Ethical Considerations in Research Using the Drug of Addiction as Treatment: What Can Researchers Learn from Heroin Prescription Studies?


Sylvia Baedorf Kassis, MPH


Clinical Research Manager, Center for Human Genetic Research and Division of Neurocritical Care and Emergency Neurology, Massachusetts General Hospital, Boston, MA, USA


Alcohol and other drug (AOD) research is rife with ethical quandaries and controversy. Particularly polarizing have been studies investigating the use of the addictive agent as a treatment, such as recent research involving heroin (diacetylmorphine) maintenance therapy. Although not permitted in the US, pharmaceutical diacetylmorphine prescription is being studied in other countries, and many of the ethical considerations of those studies are relevant to any research covering sensitive topics and/or enrolling vulnerable populations. This article provides an overview of the ethical issues surrounding diacetylmorphine prescription research and methods to address those concerns that may be applicable to other AOD research.

Background

Research testing the agent of addiction as a potential treatment is not novel. Alcohol has been administered to subjects with alcohol dependence to treat withdrawal,1 and nicotine has been used as a therapeutic agent to decrease smoking.2 These studies have not generated enough controversy in the US to halt the research, however; alcohol and nicotine are legal drugs in the US, and, in general, accepted by society. Opioid agonist treatment is a related example. Although not exactly the agent of addiction, opioid agonists (methadone and buprenorphine) are among the most efficacious treatments for opioid (i.e., heroin and/or prescription-opioid) dependence. These agonists are also legal medications, which facilitates their study, although many people remain “against” these treatments.
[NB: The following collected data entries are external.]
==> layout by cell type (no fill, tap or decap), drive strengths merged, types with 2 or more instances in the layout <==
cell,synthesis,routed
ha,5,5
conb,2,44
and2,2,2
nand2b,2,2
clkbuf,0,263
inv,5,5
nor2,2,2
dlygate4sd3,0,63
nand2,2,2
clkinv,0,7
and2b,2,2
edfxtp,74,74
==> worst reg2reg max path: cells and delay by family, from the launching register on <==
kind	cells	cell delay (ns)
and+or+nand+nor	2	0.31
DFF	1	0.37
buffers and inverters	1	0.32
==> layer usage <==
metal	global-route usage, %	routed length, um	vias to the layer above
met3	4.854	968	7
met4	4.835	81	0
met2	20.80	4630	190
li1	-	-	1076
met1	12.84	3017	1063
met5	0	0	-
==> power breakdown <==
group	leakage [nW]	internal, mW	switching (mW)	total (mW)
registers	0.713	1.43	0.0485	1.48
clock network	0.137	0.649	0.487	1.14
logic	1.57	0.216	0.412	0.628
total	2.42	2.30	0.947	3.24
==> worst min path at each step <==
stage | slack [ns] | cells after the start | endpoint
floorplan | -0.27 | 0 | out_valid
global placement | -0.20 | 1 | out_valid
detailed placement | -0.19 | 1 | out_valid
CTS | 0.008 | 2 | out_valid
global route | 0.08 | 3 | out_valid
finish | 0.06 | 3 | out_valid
==> config.mk <==
export PLATFORM = sky130hd
export DESIGN_NAME = rxcm_acc
export DESIGN_NICKNAME = d
export VERILOG_FILES = /design/src/rtl/rgb_xyz_color_matrix_core_defines.svh /design/src/rtl/rxcm_pkg.sv /design/src/rtl/rxcm_acc.sv
export SDC_FILE = /design/constraint.sdc
export NUM_CORES = 1
export LEC_CHECK = 0
export ABC_CLOCK_PERIOD_IN_PS = 3590
export BUFFER_PORTS_ARGS = -buffer_cell sky130_fd_sc_hd__buf_2
export CORE_ASPECT_RATIO = 1.75
export CORE_MARGIN = 5
export CORE_UTILIZATION = 40
export CTS_CLUSTER_SIZE = 10
export DETAILED_ROUTE_END_ITERATION = 10
export PLACE_DENSITY = 0.71
export SYNTH_ARGS = -nofsm -noshare
export SYNTH_HDL_FRONTEND = slang
export SYNTH_SLANG_ARGS = --single-unit
==> constraint.sdc <==
create_clock -name clk -period 3.59 [get_ports clk]
set_clock_uncertainty 0.05 [all_clocks]
set_input_delay 0.1795 -clock clk [delete_from_list [all_inputs] [get_ports clk]]
set_output_delay 0.1795 -clock clk [all_outputs]
set_load 0.02 [all_outputs]
==> src/rtl/rgb_xyz_color_matrix_core_defines.svh <==
// Assertion helpers for the color matrix core.
`ifndef RGB_XYZ_COLOR_MATRIX_CORE_DEFINES_SVH
`define RGB_XYZ_COLOR_MATRIX_CORE_DEFINES_SVH

// same-cycle implication, checked out of reset
`define RXCM_ASSERT_NOW(label, ante, cons, msg) \
    label: assert property (@(posedge clk) disable iff (!rst_n) (ante) |-> (cons)) \
        else $error(msg);

// next-cycle implication, checked out of reset
`define RXCM_ASSERT_NEXT(label, ante, cons, msg) \
    label: assert property (@(posedge clk) disable iff (!rst_n) (ante) |=> (cons)) \
        else $error(msg);

`endif

==> src/rtl/rxcm_pkg.sv <==
package rxcm_pkg;

    localparam int COMP_W = 20;
    localparam int COEF_W = 19;
    localparam int FRAC_W = 16;
    localparam int PROD_W = COMP_W + COEF_W;
    localparam int SUM_W  = PROD_W + 2;
    localparam int NCOMP  = 3;
    localparam int NCOEF  = NCOMP * NCOMP;

    localparam logic GAMUT_SRGB   = 1'b0;
    localparam logic GAMUT_P3     = 1'b1;
    localparam logic MODE_XYZ2RGB = 1'b0;
    localparam logic MODE_RGB2XYZ = 1'b1;

    typedef logic signed [COMP_W-1:0] comp_t;
    typedef logic signed [COEF_W-1:0] coef_t;
    typedef logic signed [PROD_W-1:0] prod_t;
    typedef logic signed [SUM_W-1:0]  sum_t;

    localparam comp_t COMP_MAX = {1'b0, {(COMP_W-1){1'b1}}};
    localparam comp_t COMP_MIN = {1'b1, {(COMP_W-1){1'b0}}};

    typedef coef_t [NCOEF-1:0] coef_set_t;

    typedef struct packed {
        logic  mode;
        comp_t first_in;
        comp_t second_in;
        comp_t third_in;
    } pix_t;

    typedef struct packed {
        comp_t first_out;
        comp_t second_out;
        comp_t third_out;
        logic  clipped;
    } res_t;

    typedef struct packed {
        comp_t [NCOMP-1:0] comp;
        coef_set_t         coef;
    } stg1_t;

    typedef struct packed {
        prod_t [NCOEF-1:0] prod;
    } stg2_t;

    typedef struct packed {
        sum_t [NCOMP-1:0] sum;
    } stg3_t;

    // Q2.16 coefficients, row-major: entry row*3+col
    function automatic coef_set_t coef_lookup(input logic gamut, input logic mode);
        coef_set_t c;
        c = '0;
        if (gamut == GAMUT_SRGB && mode == MODE_XYZ2RGB) begin
            c[0] = 19'sd212400;  c[1] = -19'sd100754; c[2] = -19'sd32677;
            c[3] = -19'sd63520;  c[4] = 19'sd122943;  c[5] = 19'sd2723;
            c[6] = 19'sd3646;    c[7] = -19'sd13368;  c[8] = 19'sd69270;
        end else if (gamut == GAMUT_SRGB && mode == MODE_RGB2XYZ) begin
            c[0] = 19'sd27026;   c[1] = 19'sd23435;   c[2] = 19'sd11828;
            c[3] = 19'sd13936;   c[4] = 19'sd46869;   c[5] = 19'sd4731;
            c[6] = 19'sd1267;    c[7] = 19'sd7812;    c[8] = 19'sd62294;
        end else if (gamut == GAMUT_P3 && mode == MODE_XYZ2RGB) begin
            c[0] = 19'sd163414;  c[1] = -19'sd61039;  c[2] = -19'sd26392;
            c[3] = -19'sd54361;  c[4] = 19'sd115518;  c[5] = 19'sd1548;
            c[6] = 19'sd2349;    c[7] = -19'sd4992;   c[8] = 19'sd62710;
        end else begin
            c[0] = 19'sd31888;   c[1] = 19'sd17411;   c[2] = 19'sd12990;
            c[3] = 19'sd15006;   c[4] = 19'sd45334;   c[5] = 19'sd5196;
            c[6] = 19'sd0;       c[7] = 19'sd2957;    c[8] = 19'sd68416;
        end
        return c;
    endfunction

endpackage

==> src/rtl/rxcm_acc.sv <==
module rxcm_acc (
    input  logic            clk,
    input  logic            rst_n,
    input  logic            in_valid,
    output logic            in_ready,
    input  rxcm_pkg::stg2_t in_item,
    output logic            out_valid,
    input  logic            out_ready,
    output rxcm_pkg::stg3_t out_item
);
    import rxcm_pkg::*;

    localparam sum_t ROUND_BIAS = SUM_W'(2 ** (FRAC_W - 1));

    logic  valid_reg;
    stg3_t item_reg;
    stg3_t item_next;

    assign in_ready  = !valid_reg || out_ready;
    assign out_valid = valid_reg;
    assign out_item  = item_reg;

    // row sum with the half-LSB bias folded in
    always_comb
    begin
        for (int r = 0; r < NCOMP; r++) begin
            item_next.sum[r] = SUM_W'(in_item.prod[r*NCOMP])
                             + SUM_W'(in_item.prod[r*NCOMP+1])
                             + SUM_W'(in_item.prod[r*NCOMP+2])
                             + ROUND_BIAS;
        end
    end

    always_ff @(posedge clk or negedge rst_n)
    begin
        if (!rst_n)
            valid_reg <= 1'b0;
        else if (in_ready)
            valid_reg <= in_valid;
    end

    always_ff @(posedge clk)
    begin
        if (in_ready && in_valid)
            item_reg <= item_next;
    end

endmodule

==> out/metrics.yaml <==
critical_path:
  critPathTopFamily: "compound AO/OA/AOI/OAI gates"
  r2r_setup_slack_ns: 1.69
  critical_path_buf_inv_count: 4
  cp.arrival_ns: 3.66
  crit_required_ns: 3.73
  critPathMaxFanout: 3
  path_cells: "buf_6, inv_2, fa_1, inv_2, ha_4, ha_4, inv_2, fa_2, and4b_1, a221oi_2, o21a_1, o311ai_2, nand2_1, o31a_1, o211ai_1, o221a_1, xnor2_1"
  cp-end-kind: "register"
  path_class: "primary input to register"
  max_stage_delay_ns: 0.55
  startpoint_type: "primary input"
  critical_path.slowest_cell: "fa_1"
  path_common_cell: "inv_2"
synthesis:
  async_reset_ff_frac: 0.00806
  synth-warning-count: 0
  synth_cell_types: 61
  yosysMostFrequentCell: "inv_1"
  ys.flop_type: "edfxtp_1"
  synth_enable_flop_cells: 123
  postSynthAreaPerCell_sq_um: 9.02
  synth_nets: 2405
  syn_area_sq_um: 15300
  synth_top_area_frac: 0.241
  synth_seq_cells: 124
  synth_top_cells_by_count: "519 x inv_1, 231 x ha_1, 123 x edfxtp_1"
  synth_area_leaders: "edfxtp_1 24%, ha_1 19%, fa_1 16%"
  seq_area_frac_synth: 0.243
  yosys.area.top_type: "edfxtp_1"
  syn_inst: 1699
clock_tree:
  cts.reportedPaths.clkPinSlew_ns: 0.06
  clock-sinks: 124
  cts_buffers: 17
  htree_levels: 4
  cts_root_buf: "clkbuf_16"
  clockBufferDepth: 2
  cts_tree: "built"
  clkLatencyLatePin_ns: 0.43
drt:
  num_vias: 14000
  routed_via_density: 4.90
  drt_wl_total_um: 47800
  antenna_left: 0
  wl_per_cell_um: 16.8
  drtIter0Drc: 494
  post-route-drc-count: 0
  drt_pass1_iterations: 5
job:
  cap_violations: 0
floorplan:
  initial_core_util: 0.402
  die_area_sq_um: 42500
  die_h_um: 269
  ios: 480
  core_sq_um: 38200
  rows: 95
  die_w_um: 158
timing:
  rsz0062_at_grt: "yes"
  timing.final.hold_violations: 0
  timing.fmax_mhz: 284
  setup_violations: 0
  finalCriticalPeriod_ns: 3.52
  max_slew_margin: 0.570
  slew_viol_final: 0
  layout_setup_ws_ns: 0.0726
  fin_crit_sh: 0.980
  worst_slew_pin_slew_ns: 0.642
placement:
  dpl.hpwl_um: 41900
  io_buffer_count: 479
  dp_slack_ns: -0.564
  place_congestion: 0.912
  postPlaceCellArea_sq_um: 19500
final_layout:
  syn_to_final_growth_pct: 32.6
  finish.instance_area_sq_um: 20300
  final-seq-area_sq_um: 3720
  final_core_utilization: 0.533
  final_layout_size_suffix_gt1_frac: 0.297
  fin_nets: 3061
  multi_input_area_sq_um: 9720
  fill_cells: 3554
global_route:
  grt_usage: 0.221
  grt_antenna_before_repair: 2
  grt_max_degree: 62
  grt_overflow: 0
  grt_pass1_vias: 15100
  grt_pass1_wl_um: 73000
pwr:
  ir_drop_mv: 0.291
  p_leak_nw: 11.5
  total_power_mw: 10.4
  power_density_nw_per_um2: 511
min_path:
  hold_path.class: "primary input to register"
run_status:
  outcome: "finished, final reports clean"
==> metrics by stage <==
| stage | TNS (ns) | instances | hold WS [ns] |
|---|---|---|---|
| 2_1_floorplan | 0 | 1699 | -0.166 |
| 3_3_place_gp | -12.41 | 2811 | -0.0951 |
| 3_5_place_dp | -13.57 | 2811 | -0.0952 |
| 4_1_cts | -0.00574 | 2847 | 0.0101 |
| 5_1_grt | -0.103 | 2854 | 0.00903 |
| 6_report | 0 | 2855 | 0.0283 |
==> layout make-up <==
type,count,area share
multi-input cells,1042,0.478
clock inverters,14,0.00868
inverters,519,0.0959
diodes,2,0.000246
well taps,485,0.0299
flip-flops and latches,124,0.183
repair buffers,651,0.183
clock buffers,18,0.0211
==> worst paths after layout <==
kind,end,startpoint,cells past startpoint
hold / removal,out_valid$_DFFE_PN0N_,out_ready,3
max in group asynchronous,out_valid$_DFFE_PN0N_,rst_n,3
min in group asynchronous,out_valid$_DFFE_PN0N_,rst_n,3
hold reg to reg,out_valid$_DFFE_PN0N_,out_valid$_DFFE_PN0N_,2
setup reg to reg,out_item[40]$_DFFE_PP_,out_valid$_DFFE_PN0N_,3
setup / recovery,out_item[81]$_DFFE_PP_,in_item[197],17
==> power breakdown <==
part           switching [mW]  internal [mW]  leakage, nW
sequential              0.122           2.21         1.18
clock                   0.705           1.15        0.286
combinational            3.43           2.76         9.99
==> worst reg2reg max path: stages (launching register included) <==
cell and delay, ns:
dfrtp_1 0.38, nand2b_1 0.12, and2_4 0.47, buf_4 0.49
==> registers in the layout, summed over array words and instances (netlist names) <==
name / count
out_valid: 1
out_item: 123
==> routing by layer <==
layer	part of all wire	GRT usage
met1	0.33	0.211
met2	0.56	0.445
met3	0.062	0.0414
met4	0.043	0.0983
met5	0	0
==> cell usage in the layout, fill, tap and decap left out, types with 52 or more instances in the layout <==
cell type  count
ha_1         227
edfxtp_1     123
buf_2        478
nand2_1       71
buf_4        168
inv_1        514
a21o_1        55
fa_1         118
nor2_1        64
o21ai_0       52
a21oi_1      103
xnor2_1       68
==> cells by family (layout without fill, tap and decap cells) <==
logic type / count (synthesis) / count (layout) / share of synthesized area
buffers and inverters: 533 / 1202 / 0.131
adder cells (fa/ha/maj): 351 / 351 / 0.345
AO/OA/AOI/OAI: 332 / 332 / 0.141
AND/OR/NAND/NOR: 256 / 256 / 0.0811
flip-flops: 124 / 124 / 0.243
XOR/XNOR: 102 / 102 / 0.0583
multiplexers: 1 / 1 / 0.000653
other: 0 / 2 / 0
==> repair_timing <==
action,in CTS,in global routing
hold endpoints to repair,2,0
buffers inserted,1,6
pin swaps,2,28
gates resized for setup,1,26
hold buffers,3,0
setup endpoints to repair,4,22
Power figures use the tool's default switching activity.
Heroin addiction is highly stigmatized in the US. Although heroin was developed as a cough suppressant by Bayer Pharmaceuticals in the 1890s and was prescribed as a treatment for opioid dependence in the early 1900s, its use was restricted by the Harrison Narcotic Act in 1914, and by 1919, doctors risked prosecution for prescribing it to people with addiction.3 Nonetheless, diacetylmorphine has been used as a therapeutic agent on a limited basis in Britain since the early 1960s, and the first reported controlled clinical trial of diacetylmorphine prescription was conducted there.4

Over the last 20 years, governments and public-health authorities in Switzerland,5 the Netherlands,6 Germany,7 and Canada,8 to name a few, have supported the investigation of diacetylmorphine as a treatment for heroin dependence, due largely to an alarming increase in HIV transmission among people with injectable drug use9 and a desire to reduce drug-related crime.10 In the US, however, the overall attitude toward illicit drug use, and in particular, injection drug use, has blocked the study of diacetylmorphine as a potential treatment for heroin dependence.
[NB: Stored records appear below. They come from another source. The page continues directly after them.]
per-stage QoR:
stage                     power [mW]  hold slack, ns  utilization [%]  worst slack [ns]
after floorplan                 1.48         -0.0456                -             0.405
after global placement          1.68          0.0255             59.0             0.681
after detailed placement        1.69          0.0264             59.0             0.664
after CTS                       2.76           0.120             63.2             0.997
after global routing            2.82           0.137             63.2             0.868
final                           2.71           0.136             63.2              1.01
`src/hw/rtl/pprd_pkg.sv`:
```
// pulse peak rate detector: shared types, constants and control interfaces
`timescale 1ns / 1ps
`default_nettype none
package pprd_pkg;

  localparam int unsigned TicksPerMinute = 60000;
  localparam int unsigned SampleW        = 16;
  localparam int unsigned TimeW          = 32;
  localparam int unsigned RateW          = 8;
  localparam int unsigned DivSteps       = SampleW;
  localparam int unsigned StepW          = $clog2(DivSteps);

  localparam logic [SampleW-1:0] Calibrating = '1;
  localparam logic [SampleW-1:0] TicksConst  = SampleW'(TicksPerMinute);
  localparam logic [RateW-1:0]   RateMax     = '1;

  typedef enum logic {
    ACT_TICK = 1'b0,
    ACT_READ = 1'b1
  } action_e;

  typedef struct packed {
    logic               action;
    logic [SampleW-1:0] sample;
  } in_t;

  typedef struct packed {
    logic             valid_res;
    logic [RateW-1:0] rate;
  } out_t;

  typedef enum logic [1:0] {
    ST_IDLE,
    ST_DIV,
    ST_DONE
  } state_e;

  typedef struct packed {
    logic tick_acc;
    logic read_acc;
    logic step;
    logic load_rate;
  } cmd_t;

  typedef struct packed {
    logic last_step;
  } status_t;

endpackage
`default_nettype wire

```
`src/hw/rtl/pprd_ctrl.sv`:
```
// pulse peak rate detector: handshake and sequencing state machine
`timescale 1ns / 1ps
`default_nettype none
module pprd_ctrl (
  input  logic             clk_i,
  input  logic             rst_ni,
  input  logic             in_valid_i,
  input  logic             in_action_i,
  output logic             in_stall_o,
  output logic             out_valid_o,
  input  logic             out_stall_i,
  input  pprd_pkg::status_t status_i,
  output pprd_pkg::cmd_t    cmd_o
);
  import pprd_pkg::*;

  state_e state_q, state_d;
  logic   out_valid_q, out_valid_d;
  logic   can_load;

  always_ff @(posedge clk_i or negedge rst_ni) begin
    if (!rst_ni) begin
      state_q     <= ST_IDLE;
      out_valid_q <= 1'b0;
    end else begin
      state_q     <= state_d;
      out_valid_q <= out_valid_d;
    end
  end

  assign can_load = !out_valid_q || !out_stall_i;

  always_comb begin
    state_d     = state_q;
    out_valid_d = out_valid_q && out_stall_i;
    cmd_o       = '0;
    in_stall_o  = 1'b1;
    unique case (state_q)
      ST_IDLE: begin
        in_stall_o = !can_load;
        if (in_valid_i && can_load) begin
          if (in_action_i == ACT_READ) begin
            cmd_o.read_acc = 1'b1;
            state_d        = ST_DIV;
          end else begin
            cmd_o.tick_acc = 1'b1;
            out_valid_d    = 1'b1;
          end
        end
      end
      ST_DIV: begin
        cmd_o.step = 1'b1;
        if (status_i.last_step) begin
          state_d = ST_DONE;
        end
      end
      ST_DONE: begin
        if (can_load) begin
          cmd_o.load_rate = 1'b1;
          out_valid_d     = 1'b1;
          state_d         = ST_IDLE;
        end
      end
      default: begin
        state_d = ST_IDLE;
      end
    endcase
  end

  assign out_valid_o = out_valid_q;

endmodule
`default_nettype wire

```
`src/hw/rtl/pprd_dpath.sv`:
```
// pulse peak rate detector: peak tracking state, restoring divider and output word
`timescale 1ns / 1ps
`default_nettype none
module pprd_dpath (
  input  logic              clk_i,
  input  logic              rst_ni,
  input  pprd_pkg::in_t     in_word_i,
  input  pprd_pkg::cmd_t    cmd_i,
  output pprd_pkg::status_t status_o,
  output pprd_pkg::out_t    out_word_o
);
  import pprd_pkg::*;

  logic [SampleW-1:0] thr_q, thr_d;
  logic [SampleW-1:0] pk_val_q, pk_val_d;
  logic [TimeW-1:0]   pk_time_q, pk_time_d;
  logic [TimeW-1:0]   prev_pk_q, prev_pk_d;
  logic [SampleW-1:0] prev_smp_q;
  logic [TimeW-1:0]   tick_q;
  logic [SampleW-1:0] period_q, period_d;
  logic               pvalid_q, pvalid_d;

  logic [SampleW-1:0] num_q, rem_q, dvs_q;
  logic               zero_q, vres_q;
  logic [StepW-1:0]   cnt_q;
  out_t               out_word_q;

  logic [SampleW-1:0] smp;
  logic               fall, cal, take;
  logic [SampleW-1:0] pk_val_t;
  logic [TimeW-1:0]   pk_diff;
  logic [SampleW:0]   rem_sh;
  logic               q_bit;
  logic [RateW-1:0]   rate;

  assign smp = in_word_i.sample;

  // one sample tick
  always_comb begin
    fall      = (smp == '0) && (prev_smp_q != '0);
    cal       = (thr_q == Calibrating);
    take      = (cal || (smp >= thr_q)) && (smp >= pk_val_q);
    pk_time_d = take ? tick_q : pk_time_q;
    pk_val_t  = take ? smp : pk_val_q;
    pk_val_d  = pk_val_t;
    thr_d     = thr_q;
    prev_pk_d = prev_pk_q;
    period_d  = period_q;
    pvalid_d  = pvalid_q;
    pk_diff   = pk_time_d - prev_pk_q;
    if (fall) begin
      pk_val_d = '0;
      if (cal) begin
        thr_d = pk_val_t >> 1;
      end else begin
        if (pk_time_d != prev_pk_q) begin
          period_d = pk_diff[SampleW-1:0];
          pvalid_d = 1'b1;
        end
        prev_pk_d = pk_time_d;
      end
    end
  end

  always_ff @(posedge clk_i or negedge rst_ni) begin
    if (!rst_ni) begin
      thr_q      <= Calibrating;
      pk_val_q   <= '0;
      pk_time_q  <= '0;
      prev_pk_q  <= '0;
      prev_smp_q <= '0;
      tick_q     <= '0;
      period_q   <= '0;
      pvalid_q   <= 1'b0;
    end else if (cmd_i.tick_acc) begin
      thr_q      <= thr_d;
      pk_val_q   <= pk_val_d;
      pk_time_q  <= pk_time_d;
      prev_pk_q  <= prev_pk_d;
      prev_smp_q <= smp;
      tick_q     <= tick_q + 1'b1;
      period_q   <= period_d;
      pvalid_q   <= pvalid_d;
    end else if (cmd_i.read_acc) begin
      pvalid_q   <= 1'b0;
    end
  end

  // restoring divider, one quotient bit per cycle
  assign rem_sh = {rem_q, num_q[SampleW-1]};
  assign q_bit  = (rem_sh >= {1'b0, dvs_q});

  always_ff @(posedge clk_i or negedge rst_ni) begin
    if (!rst_ni) begin
      cnt_q <= '0;
    end else if (cmd_i.read_acc) begin
      cnt_q <= '0;
    end else if (cmd_i.step) begin
      cnt_q <= cnt_q + 1'b1;
    end
  end

  always_ff @(posedge clk_i) begin
    if (cmd_i.read_acc) begin
      num_q  <= TicksConst;
      rem_q  <= '0;
      dvs_q  <= period_q;
      zero_q <= (period_q == '0);
      vres_q <= pvalid_q;
    end else if (cmd_i.step) begin
      num_q <= {num_q[SampleW-2:0], q_bit};
      rem_q <= q_bit ? SampleW'(rem_sh - {1'b0, dvs_q}) : rem_sh[SampleW-1:0];
    end
  end

  assign status_o.last_step = (cnt_q == StepW'(DivSteps - 1));

  // zero-period guard, ceiling and saturation
  always_comb begin
    if (zero_q) begin
      rate = '0;
    end else if (num_q >= SampleW'(RateMax)) begin
      rate = RateMax;
    end else begin
      rate = num_q[RateW-1:0] + RateW'(rem_q != '0);
    end
  end

  always_ff @(posedge clk_i) begin
    if (cmd_i.tick_acc) begin
      out_word_q.valid_res <= pvalid_d;
      out_word_q.rate      <= '0;
    end else if (cmd_i.load_rate) begin
      out_word_q.valid_res <= vres_q;
      out_word_q.rate      <= rate;
    end
  end

  assign out_word_o = out_word_q;

endmodule
`default_nettype wire

```
`src/hw/rtl/pulse_peak_rate_detector_core.sv`:
```
// pulse peak rate detector: top level
// A sample tick is taken and its word goes to the output register at once, so
// ticks may arrive every cycle while the output side keeps up. A rate read occupies
// the block from accept, through the restoring divider that produces one quotient
// bit per cycle, until the output register is loaded; no item is accepted meanwhile,
// nor while a finished word waits stalled at the output.
`timescale 1ns / 1ps
`default_nettype none
module pulse_peak_rate_detector_core (
  input  logic           clk_i,
  input  logic           rst_ni,
  input  logic           in_valid_i,
  output logic           in_stall_o,
  input  pprd_pkg::in_t  in_word_i,
  output logic           out_valid_o,
  input  logic           out_stall_i,
  output pprd_pkg::out_t out_word_o
);
  import pprd_pkg::*;

  cmd_t    cmd;
  status_t status;

  pprd_ctrl u_ctrl (
    .clk_i       (clk_i),
    .rst_ni      (rst_ni),
    .in_valid_i  (in_valid_i),
    .in_action_i (in_word_i.action),
    .in_stall_o  (in_stall_o),
    .out_valid_o (out_valid_o),
    .out_stall_i (out_stall_i),
    .status_i    (status),
    .cmd_o       (cmd)
  );

  pprd_dpath u_dpath (
    .clk_i      (clk_i),
    .rst_ni     (rst_ni),
    .in_word_i  (in_word_i),
    .cmd_i      (cmd),
    .status_o   (status),
    .out_word_o (out_word_o)
  );

endmodule
`default_nettype wire

```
Diacetylmorphine prescription, in and of itself, presents several ethical challenges. Even before considering a research study, debates over allocation of resources, reduction in use or consequences versus abstinence as treatment goals, addiction as a medical or social problem, and whether diacetylmorphine prescription unintentionally promotes heroin addiction, would need to be considered. These challenges will not be discussed here; rather, the ethical issues that have been raised in existing diacetylmorphine studies will be presented.

Considerations for Ethical Research

Consent

Informed consent is considered one of the fundamental tenets of ethical research.11,12 For consent to be valid, it must be voluntary, and the potential subject must be competent. Whether individuals addicted to heroin are capable of consenting to participate in research, especially studies that provide the drug of addiction as a potential treatment, is fiercely debated. Intoxication may impair capacity. A clinical determination can be made as to whether the potential subject is intoxicated. Most people using heroin will have tolerance and also have periods between drug administration when they are not intoxicated despite recent use.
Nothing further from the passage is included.